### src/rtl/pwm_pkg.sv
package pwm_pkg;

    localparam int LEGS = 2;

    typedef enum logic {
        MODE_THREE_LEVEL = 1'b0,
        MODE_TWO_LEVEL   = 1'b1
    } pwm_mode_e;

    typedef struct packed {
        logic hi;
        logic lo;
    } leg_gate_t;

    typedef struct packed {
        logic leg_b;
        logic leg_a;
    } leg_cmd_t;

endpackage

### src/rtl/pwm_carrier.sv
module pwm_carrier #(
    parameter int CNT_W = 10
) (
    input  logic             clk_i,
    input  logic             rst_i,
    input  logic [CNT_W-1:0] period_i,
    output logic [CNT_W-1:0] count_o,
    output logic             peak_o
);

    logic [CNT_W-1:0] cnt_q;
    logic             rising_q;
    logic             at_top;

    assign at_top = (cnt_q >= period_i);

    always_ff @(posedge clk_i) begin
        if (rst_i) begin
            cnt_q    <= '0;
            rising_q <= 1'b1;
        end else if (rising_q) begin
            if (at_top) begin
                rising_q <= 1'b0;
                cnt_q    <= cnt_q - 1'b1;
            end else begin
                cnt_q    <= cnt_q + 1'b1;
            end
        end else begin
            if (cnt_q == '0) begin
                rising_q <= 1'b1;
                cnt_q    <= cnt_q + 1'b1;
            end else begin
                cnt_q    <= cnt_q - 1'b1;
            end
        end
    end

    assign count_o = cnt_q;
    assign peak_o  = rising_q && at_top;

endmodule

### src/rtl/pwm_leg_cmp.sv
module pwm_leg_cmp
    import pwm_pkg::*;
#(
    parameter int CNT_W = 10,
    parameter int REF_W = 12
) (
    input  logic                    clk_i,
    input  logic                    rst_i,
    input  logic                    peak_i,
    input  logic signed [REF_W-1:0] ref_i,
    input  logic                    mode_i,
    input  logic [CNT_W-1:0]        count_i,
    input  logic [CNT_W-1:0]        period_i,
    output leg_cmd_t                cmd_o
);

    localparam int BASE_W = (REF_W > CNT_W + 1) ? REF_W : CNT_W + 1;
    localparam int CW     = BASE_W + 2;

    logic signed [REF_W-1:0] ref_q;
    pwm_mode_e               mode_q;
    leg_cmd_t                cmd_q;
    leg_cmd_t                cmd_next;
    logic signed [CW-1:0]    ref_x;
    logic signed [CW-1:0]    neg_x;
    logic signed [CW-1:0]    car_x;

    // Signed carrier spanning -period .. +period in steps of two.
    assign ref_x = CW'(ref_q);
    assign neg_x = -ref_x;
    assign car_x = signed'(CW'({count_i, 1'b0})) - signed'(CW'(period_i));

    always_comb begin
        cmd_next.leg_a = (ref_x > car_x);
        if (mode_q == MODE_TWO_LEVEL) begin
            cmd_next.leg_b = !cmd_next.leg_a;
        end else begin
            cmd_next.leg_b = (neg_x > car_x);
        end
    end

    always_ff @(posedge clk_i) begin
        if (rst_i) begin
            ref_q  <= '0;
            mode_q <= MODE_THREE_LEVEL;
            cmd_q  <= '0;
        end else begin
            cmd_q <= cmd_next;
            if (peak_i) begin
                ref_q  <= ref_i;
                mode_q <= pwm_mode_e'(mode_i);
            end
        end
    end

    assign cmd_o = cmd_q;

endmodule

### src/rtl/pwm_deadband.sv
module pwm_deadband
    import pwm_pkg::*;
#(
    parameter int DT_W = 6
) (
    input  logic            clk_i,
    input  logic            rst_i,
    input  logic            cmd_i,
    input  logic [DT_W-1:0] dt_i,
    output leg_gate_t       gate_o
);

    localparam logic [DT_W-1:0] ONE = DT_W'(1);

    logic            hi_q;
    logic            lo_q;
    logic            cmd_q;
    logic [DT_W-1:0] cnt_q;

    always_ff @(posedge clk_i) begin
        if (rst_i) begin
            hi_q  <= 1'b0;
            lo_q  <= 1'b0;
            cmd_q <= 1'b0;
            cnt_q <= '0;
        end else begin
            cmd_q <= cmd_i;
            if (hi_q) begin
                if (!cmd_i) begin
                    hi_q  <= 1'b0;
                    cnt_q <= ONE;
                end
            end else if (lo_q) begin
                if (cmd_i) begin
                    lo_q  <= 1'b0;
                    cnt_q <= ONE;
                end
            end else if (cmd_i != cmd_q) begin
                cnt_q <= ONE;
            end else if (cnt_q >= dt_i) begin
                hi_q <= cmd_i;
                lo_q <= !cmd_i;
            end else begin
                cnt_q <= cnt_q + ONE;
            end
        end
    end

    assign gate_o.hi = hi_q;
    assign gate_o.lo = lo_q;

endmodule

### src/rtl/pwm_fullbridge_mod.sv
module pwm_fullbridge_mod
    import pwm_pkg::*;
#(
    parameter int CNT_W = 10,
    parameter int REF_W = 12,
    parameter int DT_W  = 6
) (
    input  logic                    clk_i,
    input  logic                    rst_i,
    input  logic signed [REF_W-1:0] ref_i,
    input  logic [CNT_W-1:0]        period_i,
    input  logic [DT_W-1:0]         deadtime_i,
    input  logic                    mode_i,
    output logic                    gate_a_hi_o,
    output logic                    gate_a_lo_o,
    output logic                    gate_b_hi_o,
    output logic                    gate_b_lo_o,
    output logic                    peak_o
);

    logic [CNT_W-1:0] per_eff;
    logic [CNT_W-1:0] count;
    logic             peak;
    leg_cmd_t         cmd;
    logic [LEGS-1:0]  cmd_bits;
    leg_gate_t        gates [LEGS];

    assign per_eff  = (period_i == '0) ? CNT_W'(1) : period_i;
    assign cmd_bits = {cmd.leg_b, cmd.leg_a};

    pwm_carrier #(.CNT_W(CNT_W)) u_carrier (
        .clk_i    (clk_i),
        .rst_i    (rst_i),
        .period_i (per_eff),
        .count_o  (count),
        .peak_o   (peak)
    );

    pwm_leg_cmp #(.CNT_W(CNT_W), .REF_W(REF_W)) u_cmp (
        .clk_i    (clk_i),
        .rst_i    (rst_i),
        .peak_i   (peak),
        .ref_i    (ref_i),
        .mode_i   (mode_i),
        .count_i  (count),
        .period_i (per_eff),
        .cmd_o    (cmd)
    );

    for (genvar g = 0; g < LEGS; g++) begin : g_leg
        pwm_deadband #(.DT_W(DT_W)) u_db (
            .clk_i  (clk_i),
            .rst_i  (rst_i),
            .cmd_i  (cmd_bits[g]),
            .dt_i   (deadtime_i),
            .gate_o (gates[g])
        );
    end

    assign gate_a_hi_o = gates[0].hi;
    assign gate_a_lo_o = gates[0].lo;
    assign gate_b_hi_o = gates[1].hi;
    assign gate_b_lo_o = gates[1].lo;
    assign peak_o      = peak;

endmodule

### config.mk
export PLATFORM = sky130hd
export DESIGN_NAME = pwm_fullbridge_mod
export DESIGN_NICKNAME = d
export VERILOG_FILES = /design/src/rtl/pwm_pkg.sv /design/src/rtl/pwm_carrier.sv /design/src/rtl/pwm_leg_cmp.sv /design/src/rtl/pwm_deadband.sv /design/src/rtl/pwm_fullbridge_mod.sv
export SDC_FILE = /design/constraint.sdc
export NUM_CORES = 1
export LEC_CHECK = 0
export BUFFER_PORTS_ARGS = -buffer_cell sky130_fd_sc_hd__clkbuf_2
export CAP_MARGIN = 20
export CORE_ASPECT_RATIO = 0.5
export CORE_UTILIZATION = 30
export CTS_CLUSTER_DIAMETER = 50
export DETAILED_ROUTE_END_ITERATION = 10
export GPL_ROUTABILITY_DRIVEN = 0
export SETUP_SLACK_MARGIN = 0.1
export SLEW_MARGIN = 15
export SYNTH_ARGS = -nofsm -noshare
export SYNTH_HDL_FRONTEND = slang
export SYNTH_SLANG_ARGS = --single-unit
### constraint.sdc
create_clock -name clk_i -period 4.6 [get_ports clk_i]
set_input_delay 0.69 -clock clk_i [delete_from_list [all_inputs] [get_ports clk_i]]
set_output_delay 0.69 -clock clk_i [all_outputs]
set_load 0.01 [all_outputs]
________________
EXERCISE REQUIREMENTS
All lines from the one with "export DETAILED_ROUTE_END_ITERATION = 10" to the end of the entries above are to be written out exactly, the first and last included.

YOUR RESPONSE
export DETAILED_ROUTE_END_ITERATION = 10
export GPL_ROUTABILITY_DRIVEN = 0
export SETUP_SLACK_MARGIN = 0.1
export SLEW_MARGIN = 15
export SYNTH_ARGS = -nofsm -noshare
export SYNTH_HDL_FRONTEND = slang
export SYNTH_SLANG_ARGS = --single-unit
### constraint.sdc
create_clock -name clk_i -period 4.6 [get_ports clk_i]
set_input_delay 0.69 -clock clk_i [delete_from_list [all_inputs] [get_ports clk_i]]
set_output_delay 0.69 -clock clk_i [all_outputs]
set_load 0.01 [all_outputs]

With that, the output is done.